### Exercise instructions
When you reach the line containing "after global routing,0,1501" in the entries below, begin reproducing lines exactly, and stop once the line containing "detailed placement |" is done.
(Beginning of Material for this task)
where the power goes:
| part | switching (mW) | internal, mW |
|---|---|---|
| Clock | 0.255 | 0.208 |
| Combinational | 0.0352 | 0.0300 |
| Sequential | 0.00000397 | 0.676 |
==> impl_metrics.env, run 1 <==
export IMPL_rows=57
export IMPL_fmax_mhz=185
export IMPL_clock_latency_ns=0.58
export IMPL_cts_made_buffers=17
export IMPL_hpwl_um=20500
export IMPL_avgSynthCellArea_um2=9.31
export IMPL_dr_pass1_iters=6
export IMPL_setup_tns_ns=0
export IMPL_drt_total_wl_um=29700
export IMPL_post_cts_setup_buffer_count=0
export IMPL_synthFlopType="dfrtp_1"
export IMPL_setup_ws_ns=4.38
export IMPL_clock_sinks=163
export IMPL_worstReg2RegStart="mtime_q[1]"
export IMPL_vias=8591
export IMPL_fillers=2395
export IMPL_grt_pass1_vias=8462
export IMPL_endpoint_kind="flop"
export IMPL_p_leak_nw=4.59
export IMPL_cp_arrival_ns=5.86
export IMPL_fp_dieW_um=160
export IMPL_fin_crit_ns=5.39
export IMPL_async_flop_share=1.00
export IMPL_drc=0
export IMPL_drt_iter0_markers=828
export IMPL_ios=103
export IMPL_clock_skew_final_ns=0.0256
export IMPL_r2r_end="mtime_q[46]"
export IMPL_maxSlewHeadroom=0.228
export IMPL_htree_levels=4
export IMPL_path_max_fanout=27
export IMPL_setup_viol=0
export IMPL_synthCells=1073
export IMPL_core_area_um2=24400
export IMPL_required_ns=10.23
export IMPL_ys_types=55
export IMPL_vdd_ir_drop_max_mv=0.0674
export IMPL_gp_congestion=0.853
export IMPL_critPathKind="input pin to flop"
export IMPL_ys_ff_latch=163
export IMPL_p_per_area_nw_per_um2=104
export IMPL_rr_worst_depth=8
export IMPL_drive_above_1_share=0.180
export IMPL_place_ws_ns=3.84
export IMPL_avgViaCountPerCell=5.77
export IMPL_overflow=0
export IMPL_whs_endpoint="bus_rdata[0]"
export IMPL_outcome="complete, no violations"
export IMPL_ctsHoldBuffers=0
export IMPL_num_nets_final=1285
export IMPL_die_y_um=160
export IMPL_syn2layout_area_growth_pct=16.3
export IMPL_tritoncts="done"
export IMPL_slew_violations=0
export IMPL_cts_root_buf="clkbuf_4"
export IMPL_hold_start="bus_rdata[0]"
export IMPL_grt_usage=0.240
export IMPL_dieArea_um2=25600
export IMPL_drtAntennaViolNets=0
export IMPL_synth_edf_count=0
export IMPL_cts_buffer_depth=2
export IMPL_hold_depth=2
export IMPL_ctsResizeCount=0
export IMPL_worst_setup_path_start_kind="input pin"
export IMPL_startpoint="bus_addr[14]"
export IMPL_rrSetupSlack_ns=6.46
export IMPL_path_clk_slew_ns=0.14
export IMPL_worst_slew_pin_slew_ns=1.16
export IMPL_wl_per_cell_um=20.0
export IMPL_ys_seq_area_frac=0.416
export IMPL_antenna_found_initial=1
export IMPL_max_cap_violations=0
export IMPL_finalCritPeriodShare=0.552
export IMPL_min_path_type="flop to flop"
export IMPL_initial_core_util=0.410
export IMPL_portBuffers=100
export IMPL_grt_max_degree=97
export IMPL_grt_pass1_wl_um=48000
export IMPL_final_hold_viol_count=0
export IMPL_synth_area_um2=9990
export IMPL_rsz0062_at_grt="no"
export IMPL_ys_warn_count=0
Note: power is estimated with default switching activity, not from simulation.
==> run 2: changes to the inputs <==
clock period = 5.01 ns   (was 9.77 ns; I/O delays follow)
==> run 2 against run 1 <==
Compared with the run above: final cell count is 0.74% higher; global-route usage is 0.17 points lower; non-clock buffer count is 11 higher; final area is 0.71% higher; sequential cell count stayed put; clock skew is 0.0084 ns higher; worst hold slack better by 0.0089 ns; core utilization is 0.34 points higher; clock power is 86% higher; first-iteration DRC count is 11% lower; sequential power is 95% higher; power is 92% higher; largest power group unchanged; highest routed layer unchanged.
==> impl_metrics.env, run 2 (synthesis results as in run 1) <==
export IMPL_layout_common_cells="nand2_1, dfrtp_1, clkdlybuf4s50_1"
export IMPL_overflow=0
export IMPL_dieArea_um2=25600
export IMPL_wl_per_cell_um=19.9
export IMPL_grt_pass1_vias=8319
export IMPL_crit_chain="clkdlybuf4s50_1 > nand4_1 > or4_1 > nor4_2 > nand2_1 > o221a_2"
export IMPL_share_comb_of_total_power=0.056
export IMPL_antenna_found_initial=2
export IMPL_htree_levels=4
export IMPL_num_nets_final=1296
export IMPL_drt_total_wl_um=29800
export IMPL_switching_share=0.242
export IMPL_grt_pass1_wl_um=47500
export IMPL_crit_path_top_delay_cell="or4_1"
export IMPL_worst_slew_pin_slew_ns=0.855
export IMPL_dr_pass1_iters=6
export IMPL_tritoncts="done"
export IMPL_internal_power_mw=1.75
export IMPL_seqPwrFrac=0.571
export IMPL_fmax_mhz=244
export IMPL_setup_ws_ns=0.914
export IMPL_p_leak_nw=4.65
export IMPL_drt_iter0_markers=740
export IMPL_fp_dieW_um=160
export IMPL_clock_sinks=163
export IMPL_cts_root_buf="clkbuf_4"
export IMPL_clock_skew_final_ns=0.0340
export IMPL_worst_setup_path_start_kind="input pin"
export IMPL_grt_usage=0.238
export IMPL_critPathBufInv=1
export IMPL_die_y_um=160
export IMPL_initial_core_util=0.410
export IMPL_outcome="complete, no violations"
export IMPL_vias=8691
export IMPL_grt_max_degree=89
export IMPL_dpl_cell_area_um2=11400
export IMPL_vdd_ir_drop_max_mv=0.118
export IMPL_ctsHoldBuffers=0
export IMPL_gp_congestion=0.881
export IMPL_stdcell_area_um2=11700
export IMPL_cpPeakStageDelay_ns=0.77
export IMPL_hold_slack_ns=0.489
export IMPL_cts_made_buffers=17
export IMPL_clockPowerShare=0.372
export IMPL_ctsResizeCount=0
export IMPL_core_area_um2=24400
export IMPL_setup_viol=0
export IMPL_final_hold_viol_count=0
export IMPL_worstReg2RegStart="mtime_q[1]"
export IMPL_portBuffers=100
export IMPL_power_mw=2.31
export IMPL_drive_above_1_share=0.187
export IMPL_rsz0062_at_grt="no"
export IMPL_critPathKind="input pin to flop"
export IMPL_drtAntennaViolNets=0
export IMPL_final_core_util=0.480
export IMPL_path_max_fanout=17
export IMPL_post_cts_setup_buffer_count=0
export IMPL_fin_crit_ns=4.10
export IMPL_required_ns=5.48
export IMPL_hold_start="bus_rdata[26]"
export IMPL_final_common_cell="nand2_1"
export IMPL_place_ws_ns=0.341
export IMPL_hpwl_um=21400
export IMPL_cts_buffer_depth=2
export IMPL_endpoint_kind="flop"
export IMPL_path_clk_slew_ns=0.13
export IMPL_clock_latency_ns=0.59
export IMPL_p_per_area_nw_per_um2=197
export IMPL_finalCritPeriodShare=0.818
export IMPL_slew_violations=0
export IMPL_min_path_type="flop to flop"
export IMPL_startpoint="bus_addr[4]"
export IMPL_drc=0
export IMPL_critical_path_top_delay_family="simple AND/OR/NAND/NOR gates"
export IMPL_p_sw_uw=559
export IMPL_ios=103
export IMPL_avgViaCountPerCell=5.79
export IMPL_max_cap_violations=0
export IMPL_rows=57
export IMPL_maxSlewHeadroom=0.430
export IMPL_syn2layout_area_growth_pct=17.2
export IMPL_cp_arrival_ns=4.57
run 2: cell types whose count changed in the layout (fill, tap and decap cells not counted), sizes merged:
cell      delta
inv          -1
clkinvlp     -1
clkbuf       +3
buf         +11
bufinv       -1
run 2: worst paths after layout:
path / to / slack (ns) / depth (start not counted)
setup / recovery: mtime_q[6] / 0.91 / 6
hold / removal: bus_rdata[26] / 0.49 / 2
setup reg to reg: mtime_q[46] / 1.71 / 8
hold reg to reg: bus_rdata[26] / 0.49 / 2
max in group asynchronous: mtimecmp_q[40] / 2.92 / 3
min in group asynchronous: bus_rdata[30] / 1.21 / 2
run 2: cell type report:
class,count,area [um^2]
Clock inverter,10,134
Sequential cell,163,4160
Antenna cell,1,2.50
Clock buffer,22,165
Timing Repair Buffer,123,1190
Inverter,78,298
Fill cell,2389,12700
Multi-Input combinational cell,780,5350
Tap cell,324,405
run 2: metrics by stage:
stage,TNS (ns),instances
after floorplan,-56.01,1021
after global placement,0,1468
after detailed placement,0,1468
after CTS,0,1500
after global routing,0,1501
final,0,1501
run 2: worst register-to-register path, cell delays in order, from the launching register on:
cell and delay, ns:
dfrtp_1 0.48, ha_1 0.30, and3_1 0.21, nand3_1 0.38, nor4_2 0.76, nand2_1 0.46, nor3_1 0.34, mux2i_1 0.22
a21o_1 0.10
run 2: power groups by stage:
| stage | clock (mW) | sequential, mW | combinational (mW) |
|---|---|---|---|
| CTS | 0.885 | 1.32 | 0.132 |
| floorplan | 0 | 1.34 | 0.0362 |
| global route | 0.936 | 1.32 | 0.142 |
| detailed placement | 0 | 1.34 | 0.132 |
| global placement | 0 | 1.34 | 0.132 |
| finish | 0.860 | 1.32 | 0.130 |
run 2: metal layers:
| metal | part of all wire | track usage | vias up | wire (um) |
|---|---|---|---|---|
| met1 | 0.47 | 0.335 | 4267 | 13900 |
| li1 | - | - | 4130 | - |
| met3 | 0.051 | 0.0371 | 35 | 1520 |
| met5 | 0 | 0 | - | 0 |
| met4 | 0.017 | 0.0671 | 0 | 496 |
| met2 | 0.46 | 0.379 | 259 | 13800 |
==> src/rtl/reset_seq_pkg.sv <==
// Shared types and width helpers for the reset sequencer.
package reset_seq_pkg;

  typedef enum logic [2:0] {
    S_WAIT_LOCK,
    S_FILTER,
    S_DELAY,
    S_WAIT_READY,
    S_RUN,
    S_FAULT
  } seq_state_e;

  function automatic int max3(input int a, input int b, input int c);
    int m;
    m = (a > b) ? a : b;
    return (m > c) ? m : c;
  endfunction

  // +1 so the largest terminal value fits with headroom; counter never wraps
  function automatic int cnt_width(input int a, input int b, input int c);
    return $clog2(max3(a, b, c) + 1);
  endfunction

  function automatic int idx_width(input int n);
    return (n > 1) ? $clog2(n) : 1;
  endfunction

endpackage

==> src/rtl/seq_timer.sv <==
// Loadable up-counter with clear and terminal-count compare, shared by all timed states.
module seq_timer #(
  parameter int CW = 9
) (
  input  logic          clk,
  input  logic          rst,
  input  logic          clr,
  input  logic          load,
  input  logic [CW-1:0] load_val,
  input  logic          inc,
  input  logic [CW-1:0] term,
  output logic [CW-1:0] cnt,
  output logic          tc
);

  always_ff @(posedge clk) begin
    if (rst || clr)      cnt <= '0;
    else if (load)       cnt <= load_val;
    else if (inc && !tc) cnt <= cnt + 1'b1;
  end

  assign tc = (cnt == term);

endmodule
### src/rtl/serial_gate_sequencer_if.sv
// -----------------------------------------------------------------------------
// serial_gate_sequencer_if
//   Requester-side handshake bundle for serial_gate_sequencer.
//   master : the requester (drives start/abort/op/din, observes busy/done/result)
//   slave  : the sequencer (observes the request, drives busy/done/result)
// Signals
//   start   request; accepted by the sequencer only while busy=0
//   abort   cancel an in-flight reduction
//   op      reduction op: 00 OR, 01 AND, 10 XOR, 11 NOR
//   din     operand, WIDTH bits
//   busy    reduction in progress
//   done    one-cycle pulse, result valid/updated
//   result  registered reduction result
// -----------------------------------------------------------------------------
interface serial_gate_sequencer_if #(
  parameter int WIDTH = 8
);
  logic             start;
  logic             abort;
  logic [1:0]       op;
  logic [WIDTH-1:0] din;
  logic             busy;
  logic             done;
  logic             result;

  modport master (
    output start, abort, op, din,
    input  busy, done, result
  );

  modport slave (
    input  start, abort, op, din,
    output busy, done, result
  );
endinterface

### src/rtl/serial_gate_sequencer.sv
// -----------------------------------------------------------------------------
// serial_gate_sequencer
//   Reduces a WIDTH-bit operand to a single bit (OR/AND/XOR/NOR) by stepping one
//   shared external 2-input gate unit over WIDTH-1 cycles instead of building a
//   gate tree. Each RUN cycle presents (accumulator, next operand bit) to the
//   gate and folds the gate output back into the accumulator on the clock edge.
// Ports
//   clk      in   system clock, rising edge
//   rst_n    in   asynchronous active-low reset
//   req      requester handshake (start/abort/op/din -> busy/done/result)
//   gate_op  out  op for the shared gate: 00 OR, 01 AND, 10 XOR
//   gate_p   out  gate operand p (accumulator)
//   gate_q   out  gate operand q (current operand bit)
//   gate_s   in   combinational gate output, sampled in the same cycle
// The WIDTH parameter must match the WIDTH of the connected interface.
// -----------------------------------------------------------------------------
module serial_gate_sequencer #(
  parameter int WIDTH = 8
) (
  input  logic                      clk,
  input  logic                      rst_n,
  serial_gate_sequencer_if.slave    req,
  output logic [1:0]                gate_op,
  output logic                      gate_p,
  output logic                      gate_q,
  input  logic                      gate_s
);

  localparam int IDX_W = $clog2(WIDTH);
  localparam logic [IDX_W-1:0] LAST_IDX = IDX_W'(WIDTH - 1);
  localparam logic [1:0] OP_NOR = 2'b11;

  typedef enum logic {
    ST_IDLE = 1'b0,
    ST_RUN  = 1'b1
  } state_t;

  state_t           state_reg,  state_next;
  logic [WIDTH-1:0] opnd_reg,   opnd_next;
  logic [1:0]       op_reg,     op_next;
  logic             acc_reg,    acc_next;
  logic [IDX_W-1:0] idx_reg,    idx_next;
  logic             done_reg,   done_next;
  logic             result_reg, result_next;
  logic             busy;

  // Operand bit selected by idx_reg. Built as a one-hot AND-OR so that an
  // index value outside 0..WIDTH-1 (non-power-of-two WIDTH) simply yields 0
  // instead of an out-of-range part select.
  logic [WIDTH-1:0] bit_sel;
  logic             cur_bit;

  for (genvar gi = 0; gi < WIDTH; gi++) begin : g_bit_sel
    assign bit_sel[gi] = (idx_reg == IDX_W'(gi)) & opnd_reg[gi];
  end

  assign cur_bit = |bit_sel;

  // ---------------------------------------------------------------------------
  // State and datapath registers
  // ---------------------------------------------------------------------------
  always_ff @(posedge clk or negedge rst_n) begin
    if (!rst_n) begin
      state_reg  <= ST_IDLE;
      opnd_reg   <= '0;
      op_reg     <= '0;
      acc_reg    <= 1'b0;
      idx_reg    <= '0;
      done_reg   <= 1'b0;
      result_reg <= 1'b0;
    end else begin
      state_reg  <= state_next;
      opnd_reg   <= opnd_next;
      op_reg     <= op_next;
      acc_reg    <= acc_next;
      idx_reg    <= idx_next;
      done_reg   <= done_next;
      result_reg <= result_next;
    end
  end

  // ---------------------------------------------------------------------------
  // Next-state and output logic
  // ---------------------------------------------------------------------------
  always_comb begin
    state_next  = state_reg;
    opnd_next   = opnd_reg;
    op_next     = op_reg;
    acc_next    = acc_reg;
    idx_next    = idx_reg;
    done_next   = 1'b0;
    result_next = result_reg;
    busy        = 1'b0;
    gate_op     = 2'b00;
    gate_p      = 1'b0;
    gate_q      = 1'b0;

    unique case (state_reg)
      ST_IDLE: begin
        // abort is meaningless here, so a simultaneous start always wins.
        if (req.start) begin
          opnd_next  = req.din;
          op_next    = req.op;
          acc_next   = req.din[0];
          idx_next   = IDX_W'(1);
          state_next = ST_RUN;
        end
      end

      ST_RUN: begin
        busy    = 1'b1;
        gate_p  = acc_reg;
        gate_q  = cur_bit;
        // NOR is reduced as OR and inverted once at the end.
        gate_op = (op_reg == OP_NOR) ? 2'b00 : op_reg;

        if (req.abort) begin
          // Abort beats the final step: no done, result untouched.
          state_next = ST_IDLE;
        end else begin
          acc_next = gate_s;
          if (idx_reg == LAST_IDX) begin
            result_next = (op_reg == OP_NOR) ? ~gate_s : gate_s;
            done_next   = 1'b1;
            state_next  = ST_IDLE;
          end else begin
            idx_next = idx_reg + 1'b1;
          end
        end
      end

      default: begin
        state_next = ST_IDLE;
      end
    endcase
  end

  assign req.busy   = busy;
  assign req.done   = done_reg;
  assign req.result = result_reg;

endmodule

### src/flat_wrapper.sv
// flat-port wrapper written by rule: the top's interface ports become plain ports
module serial_gate_sequencer_flat 
#(
  parameter int WIDTH = 8
)
  (clk, rst_n, gate_op, gate_p, gate_q, gate_s, req_start, req_abort, req_op, req_din, req_busy, req_done, req_result);
  serial_gate_sequencer_if #(.WIDTH(WIDTH)) req_i ();
  input  logic clk;
  input  logic rst_n;
  output logic [1:0] gate_op;
  output logic gate_p;
  output logic gate_q;
  input  logic gate_s;
  input wire logic [$bits(req_i.start)-1:0] req_start;
  input wire logic [$bits(req_i.abort)-1:0] req_abort;
  input wire logic [$bits(req_i.op)-1:0] req_op;
  input wire logic [$bits(req_i.din)-1:0] req_din;
  output wire logic [$bits(req_i.busy)-1:0] req_busy;
  output wire logic [$bits(req_i.done)-1:0] req_done;
  output wire logic [$bits(req_i.result)-1:0] req_result;
  assign req_i.start = req_start;
  assign req_i.abort = req_abort;
  assign req_i.op = req_op;
  assign req_i.din = req_din;
  assign req_busy = req_i.busy;
  assign req_done = req_i.done;
  assign req_result = req_i.result;
  serial_gate_sequencer #(.WIDTH(WIDTH)) u_core (.clk(clk), .rst_n(rst_n), .req(req_i), .gate_op(gate_op), .gate_p(gate_p), .gate_q(gate_q), .gate_s(gate_s));
endmodule
### config.mk
export PLATFORM = sky130hd
export DESIGN_NAME = serial_gate_sequencer_flat
export DESIGN_NICKNAME = d
export VERILOG_FILES = /design/src/rtl/serial_gate_sequencer_if.sv /design/src/rtl/serial_gate_sequencer.sv /design/src/flat_wrapper.sv
export SDC_FILE = /design/constraint.sdc
export NUM_CORES = 1
export LEC_CHECK = 0
export CORE_UTILIZATION = 50
export DETAILED_ROUTE_END_ITERATION = 16
export PLACE_DENSITY = 0.81
export SLEW_MARGIN = 20
export SYNTH_ARGS = -nofsm -noshare
export SYNTH_HDL_FRONTEND = slang
export SYNTH_SLANG_ARGS = --single-unit
### constraint.sdc
create_clock -name clk -period 3.3 [get_ports clk]
set_input_delay 0.66 -clock clk [delete_from_list [all_inputs] [get_ports clk]]
set_output_delay 0.66 -clock clk [all_outputs]
set_load 0.01 [all_outputs]
==> results of run 1 <==
[power breakdown]
part	total [uW]	leakage (uW)	switching (uW)	internal, uW
logic	277	0.000267	109	168
clock network	108	0.0000150	61.4	46.9
registers	333	0.000203	62.6	271
total	719	0.000486	233	486
[cell type report]
class,count,area share [%]
inverter,3,1.02
clock buffer,4,2.37
timing repair buffer,21,19.0
multi-input combinational,48,37.4
sequential,17,38.4
tap,16,1.81
[how the worst max path moves through the flow]
stage	endpoint	slack, ns	start
6_report	gate_q	0.59	u_core.idx_reg[0]$_DFFE_PN0P_
5_1_grt	gate_q	0.46	u_core.idx_reg[0]$_DFFE_PN0P_
4_1_cts	gate_q	0.57	u_core.idx_reg[0]$_DFFE_PN0P_
3_5_place_dp	gate_q	0.90	u_core.idx_reg[0]$_DFFE_PN0P_
3_3_place_gp	gate_q	0.93	u_core.idx_reg[0]$_DFFE_PN0P_
2_1_floorplan	gate_q	1.41	u_core.idx_reg[0]$_DFFE_PN0P_
[layout by cell type, fill, tap and decap left out, drive strengths merged]
master / n
a222oi: 1
nor3: 2
o21ai: 2
mux2i: 3
a22o: 1
o31ai: 1
xnor2: 2
clkdlybuf4s50: 21
a221o: 1
mux2: 12
nand2b: 1
nand2: 3
clkbuf: 4
dfrtp: 17
a21oi: 2
and3b: 1
nor2: 3
a211oi: 1
nor2b: 2
a21o: 1
and2: 1
inv: 3
a21boi: 1
ha: 6
o21a: 1
[synthesized netlist by cell type (2+ instances only)]
| cell | n | share of area, % |
|---|---|---|
| mux2_2 | 11 | 14 |
| nor3_1 | 2 | 1.2 |
| dfrtp_1 | 17 | 49 |
| inv_1 | 3 | 1.3 |
| a21oi_1 | 2 | 1.2 |
| xnor2_1 | 2 | 2.0 |
| o21ai_0 | 2 | 1.2 |
| nor2_1 | 3 | 1.3 |
| nand2_1 | 3 | 1.3 |
| mux2i_1 | 3 | 3.5 |
| ha_1 | 6 | 8.7 |
[routing by layer]
metal | GRT usage [%] | vias up | routed length (microns)
li1 | - | 293 | -
met1 | 23.8 | 315 | 693
met2 | 33.4 | 8 | 829
met3 | 3.75 | 2 | 49
met4 | 9.38 | 0 | 10
met5 | 0 | - | 0
[through the flow]
stage	utilization, %	worst slack (ns)
floorplan	-	1.41
global placement	69.3	0.930
detailed placement	69.3	0.898
CTS	71.0	0.570
global route	71.0	0.464
finish	71.0	0.595
[logic make-up after synthesis]
logic type                 share of synthesized area, %
DFF                                                49.1
muxes                                              19.0
and+or+nand+nor                                    7.94
AOI/OAI and AO/OA                                  10.1
adders and majority gates                          8.66
buffers and inverters                              3.17
xor gates and xnor gates                           2.02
(End of Material for this task)
### Answer area
after global routing,0,1501
final,0,1501
run 2: worst register-to-register path, cell delays in order, from the launching register on:
cell and delay, ns:
dfrtp_1 0.48, ha_1 0.30, and3_1 0.21, nand3_1 0.38, nor4_2 0.76, nand2_1 0.46, nor3_1 0.34, mux2i_1 0.22
a21o_1 0.10
run 2: power groups by stage:
| stage | clock (mW) | sequential, mW | combinational (mW) |
|---|---|---|---|
| CTS | 0.885 | 1.32 | 0.132 |
| floorplan | 0 | 1.34 | 0.0362 |
| global route | 0.936 | 1.32 | 0.142 |
| detailed placement | 0 | 1.34 | 0.132 |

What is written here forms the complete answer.